* _Work task_: Spot each line in the data below containing "outReady" and copy it.

* _Extracted data_:
********************

--- config.mk ---
export PLATFORM = sky130hd
export DESIGN_NAME = i2m_master
export DESIGN_NICKNAME = d
export VERILOG_FILES = /design/src/verilog/i2m_pkg.sv /design/src/verilog/i2m_master.sv
export SDC_FILE = /design/constraint.sdc
export NUM_CORES = 1
export LEC_CHECK = 0
export ABC_AREA = 1
export ABC_CLOCK_PERIOD_IN_PS = 2900
export BUFFER_PORTS_ARGS = -buffer_cell sky130_fd_sc_hd__buf_2
export CELL_PAD_IN_SITES_DETAIL_PLACEMENT = 1
export CELL_PAD_IN_SITES_GLOBAL_PLACEMENT = 1
export CORE_AREA = 2 2 188 190
export CTS_BUF_LIST = sky130_fd_sc_hd__clkbuf_8
export DETAILED_ROUTE_END_ITERATION = 7
export DIE_AREA = 0 0 190 192
export PLACE_DENSITY_LB_ADDON = 0.1
export SLEW_MARGIN = 20
export SYNTH_ARGS = -nofsm -noshare
export SYNTH_HDL_FRONTEND = slang
export SYNTH_SLANG_ARGS = --single-unit
--- constraint.sdc ---
create_clock -name mclk -period 2.9 [get_ports mclk]
set_input_delay 0.435 -clock mclk [delete_from_list [all_inputs] [get_ports mclk]]
set_output_delay 0.435 -clock mclk [all_outputs]
set_load 0.02 [all_outputs]
--- src/verilog/i2m_pkg.sv ---
// constants and types for the two-wire bus master port
package i2m_pkg;
    // register indices; byte address is four times the index
    localparam int IDX_RCV = 32'h0000_0200;
    localparam int IDX_TRN = 32'h0000_0202;
    localparam int IDX_BRG = 32'h0000_0204;
    localparam int IDX_CON = 32'h0000_0206;
    localparam int IDX_STA = 32'h0000_0208;
    localparam int IDX_ADD = 32'h0000_020a;
    localparam logic [11:0] ADDR_RCV = 12'(4 * IDX_RCV);
    localparam logic [11:0] ADDR_TRN = 12'(4 * IDX_TRN);
    localparam logic [11:0] ADDR_BRG = 12'(4 * IDX_BRG);
    localparam logic [11:0] ADDR_CON = 12'(4 * IDX_CON);
    localparam logic [11:0] ADDR_STA = 12'(4 * IDX_STA);
    localparam logic [11:0] ADDR_ADD = 12'(4 * IDX_ADD);
    // reset values
    localparam logic [15:0] RST_ZERO = 16'h0000;
    localparam logic [15:0] RST_TRN = 16'h00ff;
    localparam logic [15:0] RST_CON = 16'h1000;
    // control bit positions
    localparam int CON_EN = 15;
    localparam int CON_SIDL = 13;
    localparam int CON_ACKDT = 5;
    localparam int CON_ACKEN = 4;
    localparam int CON_RCEN = 3;
    localparam int CON_PEN = 2;
    localparam int CON_RSEN = 1;
    localparam int CON_SEN = 0;
    // status bit position written by software
    localparam int STA_BCL = 10;
    // request mask for control bits 4..0
    localparam logic [4:0] REQ_ALL = 5'h1f;
    localparam logic [4:0] REQ_START = 5'h03;
    localparam logic [4:0] REQ_STOP = 5'h04;
    localparam logic [4:0] REQ_RX = 5'h08;
    localparam logic [4:0] REQ_ACK = 5'h10;
    // index of the last bit per transfer
    localparam logic [3:0] LAST_TX = 4'h8;
    localparam logic [3:0] LAST_RX = 4'h7;
    localparam logic [1:0] RESP_OKAY = 2'h0;
    localparam logic [1:0] RESP_SLVERR = 2'h2;

    typedef enum logic [3:0] {
        ST_IDLE = 4'h0, ST_START = 4'h1, ST_RS_LO = 4'h2,
        ST_RS_HI = 4'h3, ST_STOP_LO = 4'h4, ST_STOP_HI = 4'h5,
        ST_STOP_REL = 4'h6, ST_BIT_LO = 4'h7, ST_BIT_HI = 4'h8
    } i2m_state_t;

    typedef enum logic [1:0] {
        K_TX = 2'h0, K_RX = 2'h1, K_ACK = 2'h2
    } i2m_kind_t;
endpackage : i2m_pkg

--- src/verilog/i2m_master.sv ---
// two-wire bus master: baud timing, arbitration, axi4-lite registers
//
// Register access over AXI4-Lite was left to the implementer.
`timescale 1ns/1ps

module i2m_fifo #(
    parameter int W = 8,
    parameter int D = 16
) (
    input logic mclk,
    input logic rst,
    input logic inValid,
    output logic inReady,
    input logic [W-1:0] inData,
    output logic outValid,
    input logic outReady,
    output logic [W-1:0] outData
);
    localparam int AW = $clog2(D);
    logic [W-1:0] mem [D];
    logic [AW-1:0] wrPtr;
    logic [AW-1:0] rdPtr;
    logic [AW:0] count;
    wire push = inValid && inReady;
    wire pop = outValid && outReady;

    assign inReady = count < (AW+1)'(D);
    assign outValid = count != '0;
    assign outData = mem[rdPtr];

    always_ff @(posedge mclk) begin
        if (push) begin
            mem[wrPtr] <= inData;
        end
    end

    always_ff @(posedge mclk) begin
        if (rst) begin
            wrPtr <= '0;
            rdPtr <= '0;
            count <= '0;
        end else begin
            wrPtr <= push ? AW'(wrPtr + 1'b1) : wrPtr;
            rdPtr <= pop ? AW'(rdPtr + 1'b1) : rdPtr;
            count <= (AW+1)'(count + push - pop);
        end
    end
endmodule : i2m_fifo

********************

* _Output for this exercise_:
    input logic outReady,
    wire pop = outValid && outReady;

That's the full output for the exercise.